Please write out the listing beneath this sentence exactly, from its first line to the line with "sky130_fd_sc_hd__clkinv_2 25, sky130_fd_sc_hd__dfxtp_1", and stop there.
== Segment start ==
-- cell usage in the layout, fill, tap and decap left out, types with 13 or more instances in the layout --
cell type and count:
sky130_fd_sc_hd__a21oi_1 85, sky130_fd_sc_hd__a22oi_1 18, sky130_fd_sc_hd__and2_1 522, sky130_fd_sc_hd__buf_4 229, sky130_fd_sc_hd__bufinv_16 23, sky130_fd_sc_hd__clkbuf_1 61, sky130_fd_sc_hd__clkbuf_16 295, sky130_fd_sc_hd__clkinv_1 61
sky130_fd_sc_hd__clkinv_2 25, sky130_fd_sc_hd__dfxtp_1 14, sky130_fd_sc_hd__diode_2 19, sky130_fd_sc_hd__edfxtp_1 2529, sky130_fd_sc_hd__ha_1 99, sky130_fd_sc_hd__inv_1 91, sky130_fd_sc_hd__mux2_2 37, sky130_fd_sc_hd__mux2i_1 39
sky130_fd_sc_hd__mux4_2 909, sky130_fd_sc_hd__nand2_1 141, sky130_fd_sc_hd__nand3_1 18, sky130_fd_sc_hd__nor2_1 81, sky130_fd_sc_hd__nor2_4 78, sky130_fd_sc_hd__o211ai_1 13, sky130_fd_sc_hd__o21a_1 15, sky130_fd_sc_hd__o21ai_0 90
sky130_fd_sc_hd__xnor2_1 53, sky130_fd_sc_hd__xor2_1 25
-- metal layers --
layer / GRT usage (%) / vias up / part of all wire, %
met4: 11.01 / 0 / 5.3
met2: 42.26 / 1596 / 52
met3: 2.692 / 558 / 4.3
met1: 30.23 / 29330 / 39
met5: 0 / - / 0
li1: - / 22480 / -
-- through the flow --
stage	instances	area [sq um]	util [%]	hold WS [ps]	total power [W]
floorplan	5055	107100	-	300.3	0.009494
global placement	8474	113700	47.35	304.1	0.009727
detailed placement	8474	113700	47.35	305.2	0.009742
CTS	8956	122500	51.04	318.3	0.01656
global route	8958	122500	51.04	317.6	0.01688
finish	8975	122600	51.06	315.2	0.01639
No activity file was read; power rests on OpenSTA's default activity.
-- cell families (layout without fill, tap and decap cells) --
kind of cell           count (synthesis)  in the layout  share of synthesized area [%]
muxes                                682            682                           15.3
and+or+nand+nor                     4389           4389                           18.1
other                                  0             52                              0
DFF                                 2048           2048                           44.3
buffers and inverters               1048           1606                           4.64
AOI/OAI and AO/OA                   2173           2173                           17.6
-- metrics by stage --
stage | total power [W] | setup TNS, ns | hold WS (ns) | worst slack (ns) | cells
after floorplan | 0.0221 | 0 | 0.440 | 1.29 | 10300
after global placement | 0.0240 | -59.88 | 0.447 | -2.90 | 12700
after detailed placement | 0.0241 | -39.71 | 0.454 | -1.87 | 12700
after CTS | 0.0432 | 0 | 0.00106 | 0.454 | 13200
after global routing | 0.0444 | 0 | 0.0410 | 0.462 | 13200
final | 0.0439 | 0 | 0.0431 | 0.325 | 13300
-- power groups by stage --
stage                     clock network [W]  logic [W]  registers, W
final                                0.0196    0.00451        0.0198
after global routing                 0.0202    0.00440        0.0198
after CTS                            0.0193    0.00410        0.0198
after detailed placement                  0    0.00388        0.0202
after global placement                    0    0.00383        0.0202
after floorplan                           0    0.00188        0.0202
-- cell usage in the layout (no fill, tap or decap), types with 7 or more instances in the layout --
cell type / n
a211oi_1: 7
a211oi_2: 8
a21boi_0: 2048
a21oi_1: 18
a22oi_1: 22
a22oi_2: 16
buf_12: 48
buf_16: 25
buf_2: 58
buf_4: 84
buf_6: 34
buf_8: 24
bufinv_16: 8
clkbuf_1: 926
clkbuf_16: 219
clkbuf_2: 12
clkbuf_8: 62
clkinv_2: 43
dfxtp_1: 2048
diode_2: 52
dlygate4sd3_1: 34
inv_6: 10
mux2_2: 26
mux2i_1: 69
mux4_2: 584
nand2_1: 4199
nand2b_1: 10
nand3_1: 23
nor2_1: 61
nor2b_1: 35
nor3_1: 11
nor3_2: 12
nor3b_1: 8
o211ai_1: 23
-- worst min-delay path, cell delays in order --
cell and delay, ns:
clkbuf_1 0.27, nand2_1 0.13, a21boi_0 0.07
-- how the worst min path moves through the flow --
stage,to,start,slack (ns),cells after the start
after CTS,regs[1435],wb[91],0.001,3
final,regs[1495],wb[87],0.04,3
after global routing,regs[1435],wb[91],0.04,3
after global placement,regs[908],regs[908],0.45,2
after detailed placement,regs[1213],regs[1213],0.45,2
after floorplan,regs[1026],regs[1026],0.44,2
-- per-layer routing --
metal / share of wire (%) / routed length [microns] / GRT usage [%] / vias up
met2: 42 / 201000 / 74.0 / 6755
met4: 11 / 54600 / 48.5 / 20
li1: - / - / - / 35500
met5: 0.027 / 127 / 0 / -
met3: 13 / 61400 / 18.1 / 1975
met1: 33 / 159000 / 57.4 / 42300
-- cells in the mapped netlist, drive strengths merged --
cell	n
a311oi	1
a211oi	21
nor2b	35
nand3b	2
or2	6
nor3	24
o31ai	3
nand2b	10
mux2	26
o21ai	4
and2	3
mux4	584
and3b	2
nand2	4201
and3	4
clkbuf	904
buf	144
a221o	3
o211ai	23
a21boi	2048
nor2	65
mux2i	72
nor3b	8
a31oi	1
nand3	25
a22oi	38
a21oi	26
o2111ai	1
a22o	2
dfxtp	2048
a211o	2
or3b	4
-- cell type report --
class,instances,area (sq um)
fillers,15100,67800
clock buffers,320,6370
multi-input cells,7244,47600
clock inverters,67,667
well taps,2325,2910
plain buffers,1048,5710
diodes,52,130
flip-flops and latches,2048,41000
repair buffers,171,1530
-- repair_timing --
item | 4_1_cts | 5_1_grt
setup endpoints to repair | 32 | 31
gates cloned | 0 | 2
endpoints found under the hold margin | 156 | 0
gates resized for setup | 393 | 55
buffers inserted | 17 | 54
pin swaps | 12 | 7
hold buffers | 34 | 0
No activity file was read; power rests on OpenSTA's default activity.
`config.mk`:
```
export PLATFORM = sky130hd
export DESIGN_NAME = alu_imm_exec
export DESIGN_NICKNAME = d
export VERILOG_FILES = /design/src/hdl/core_types_pkg.sv /design/src/hdl/alu_imm_exec.sv
export SDC_FILE = /design/constraint.sdc
export NUM_CORES = 1
export LEC_CHECK = 0
export ABC_AREA = 1
export BUFFER_PORTS_ARGS = -buffer_cell sky130_fd_sc_hd__buf_2
export CORE_UTILIZATION = 50
export DETAILED_ROUTE_END_ITERATION = 8
export HOLD_SLACK_MARGIN = 0.12
export PLACE_DENSITY_LB_ADDON = 0.1
export SLEW_MARGIN = 40
export SYNTH_ARGS = -nofsm -noshare
export SYNTH_HDL_FRONTEND = slang
export SYNTH_SLANG_ARGS = --single-unit
```
`constraint.sdc`:
```
create_clock -name CLK -period 3.9 [get_ports CLK]
set_input_delay 0.585 -clock CLK [delete_from_list [all_inputs] [get_ports CLK]]
set_output_delay 0.585 -clock CLK [all_outputs]
set_load 0.01 [all_outputs]
```
`src/hdl/core_types_pkg.sv`:
```
// core types for the reg-immediate ALU issue slice
// widths, the I-type opcode encoding and the structs passed between blocks

package core_types_pkg;

    // ------------------------------------------------------------------------
    // widths

    localparam int PR_COUNT = 64;
    localparam int LOG_PR_COUNT = 6;
    localparam int PRF_BANK_COUNT = 4;
    localparam int LOG_PRF_BANK_COUNT = 2;
    localparam int LOG_ROB_ENTRIES = 6;
    localparam int XLEN = 32;

    // ------------------------------------------------------------------------
    // opcode: {SRAI select, funct3}

    typedef enum logic [3:0] {
        ADDI  = 4'b0000,
        SLLI  = 4'b0001,
        SLTI  = 4'b0010,
        SLTIU = 4'b0011,
        XORI  = 4'b0100,
        SRLI  = 4'b0101,
        ORI   = 4'b0110,
        ANDI  = 4'b0111,
        SRAI  = 4'b1101
    } alu_imm_op_t;

    // ------------------------------------------------------------------------
    // structs

    // one renamed op as it enters the queue
    typedef struct packed {
        alu_imm_op_t                op;
        logic [11:0]                imm12;
        logic [LOG_PR_COUNT-1:0]    A_PR;
        logic                       A_ready;
        logic                       A_is_zero;
        logic [LOG_PR_COUNT-1:0]    dest_PR;
        logic [LOG_ROB_ENTRIES-1:0] ROB_index;
    } iq_enq_t;

    // writeback bus, one lane per PRF bank
    typedef struct packed {
        logic [PRF_BANK_COUNT-1:0]                                      valid;
        logic [PRF_BANK_COUNT-1:0][LOG_PR_COUNT-LOG_PRF_BANK_COUNT-1:0] upper_PR;
        logic [PRF_BANK_COUNT-1:0][XLEN-1:0]                            data;
    } wb_bus_t;

    // issue payload from queue to execute
    typedef struct packed {
        alu_imm_op_t                    op;
        logic [11:0]                    imm12;
        logic                           A_forward;
        logic                           A_is_zero;
        logic [LOG_PRF_BANK_COUNT-1:0]  A_bank;
        logic [LOG_PR_COUNT-1:0]        dest_PR;
        logic [LOG_ROB_ENTRIES-1:0]     ROB_index;
    } issue_t;

    typedef struct packed {
        logic [LOG_PR_COUNT-1:0]    dest_PR;
        logic [LOG_ROB_ENTRIES-1:0] ROB_index;
        logic [XLEN-1:0]            data;
    } alu_result_t;

endpackage

```
`src/hdl/alu_imm_exec.sv`:
```
// execute stage for reg-immediate ops
// picks the operand at issue, registers it, computes the I-type result

module alu_imm_exec (
    input  logic                                CLK,
    input  logic                                nRST,
    input  logic                                issue_valid,
    input  core_types_pkg::issue_t              issue,
    input  core_types_pkg::wb_bus_t             wb,
    input  logic [core_types_pkg::XLEN-1:0]     prf_rd_data,
    output logic                                result_valid,
    output core_types_pkg::alu_result_t         result
);

    localparam int XLEN = core_types_pkg::XLEN;

    logic [XLEN-1:0] operand;

    // stage registers
    logic                                       valid_q;
    core_types_pkg::alu_imm_op_t                op_q;
    logic [11:0]                                imm12_q;
    logic [XLEN-1:0]                            operand_q;
    logic [core_types_pkg::LOG_PR_COUNT-1:0]    dest_PR_q;
    logic [core_types_pkg::LOG_ROB_ENTRIES-1:0] ROB_index_q;

    logic [XLEN-1:0]    imm_sext;
    logic [4:0]         shamt;
    logic [XLEN-1:0]    alu_out;

    // ------------------------------------------------------------------------
    // operand select in the issue cycle

    always_comb begin
        if (issue.A_is_zero) begin
            operand = '0;
        end else if (issue.A_forward) begin
            operand = wb.data[issue.A_bank];
        end else begin
            operand = prf_rd_data;
        end
    end

    always_ff @(posedge CLK) begin
        if (!nRST) begin
            valid_q <= 1'b0;
        end else begin
            valid_q <= issue_valid;
        end
    end

    always_ff @(posedge CLK) begin
        op_q <= issue.op;
        imm12_q <= issue.imm12;
        operand_q <= operand;
        dest_PR_q <= issue.dest_PR;
        ROB_index_q <= issue.ROB_index;
    end

    // ------------------------------------------------------------------------
    // ALU

    assign imm_sext = {{(XLEN-12){imm12_q[11]}}, imm12_q};
    assign shamt = imm12_q[4:0];

    always_comb begin
        case (op_q)
            core_types_pkg::ADDI:  alu_out = operand_q + imm_sext;
            core_types_pkg::SLTI:  alu_out = {{(XLEN-1){1'b0}}, $signed(operand_q) < $signed(imm_sext)};
            core_types_pkg::SLTIU: alu_out = {{(XLEN-1){1'b0}}, operand_q < imm_sext};
            core_types_pkg::XORI:  alu_out = operand_q ^ imm_sext;
            core_types_pkg::ORI:   alu_out = operand_q | imm_sext;
            core_types_pkg::ANDI:  alu_out = operand_q & imm_sext;
            core_types_pkg::SLLI:  alu_out = operand_q << shamt;
            core_types_pkg::SRLI:  alu_out = operand_q >> shamt;
            core_types_pkg::SRAI:  alu_out = $unsigned($signed(operand_q) >>> shamt);
            default:               alu_out = '0;
        endcase
    end

    assign result_valid = valid_q;
    assign result.dest_PR = dest_PR_q;
    assign result.ROB_index = ROB_index_q;
    assign result.data = alu_out;

endmodule

```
== Segment end ==
### Response to this exercise:
-- cell usage in the layout, fill, tap and decap left out, types with 13 or more instances in the layout --
cell type and count:
sky130_fd_sc_hd__a21oi_1 85, sky130_fd_sc_hd__a22oi_1 18, sky130_fd_sc_hd__and2_1 522, sky130_fd_sc_hd__buf_4 229, sky130_fd_sc_hd__bufinv_16 23, sky130_fd_sc_hd__clkbuf_1 61, sky130_fd_sc_hd__clkbuf_16 295, sky130_fd_sc_hd__clkinv_1 61
sky130_fd_sc_hd__clkinv_2 25, sky130_fd_sc_hd__dfxtp_1 14, sky130_fd_sc_hd__diode_2 19, sky130_fd_sc_hd__edfxtp_1 2529, sky130_fd_sc_hd__ha_1 99, sky130_fd_sc_hd__inv_1 91, sky130_fd_sc_hd__mux2_2 37, sky130_fd_sc_hd__mux2i_1 39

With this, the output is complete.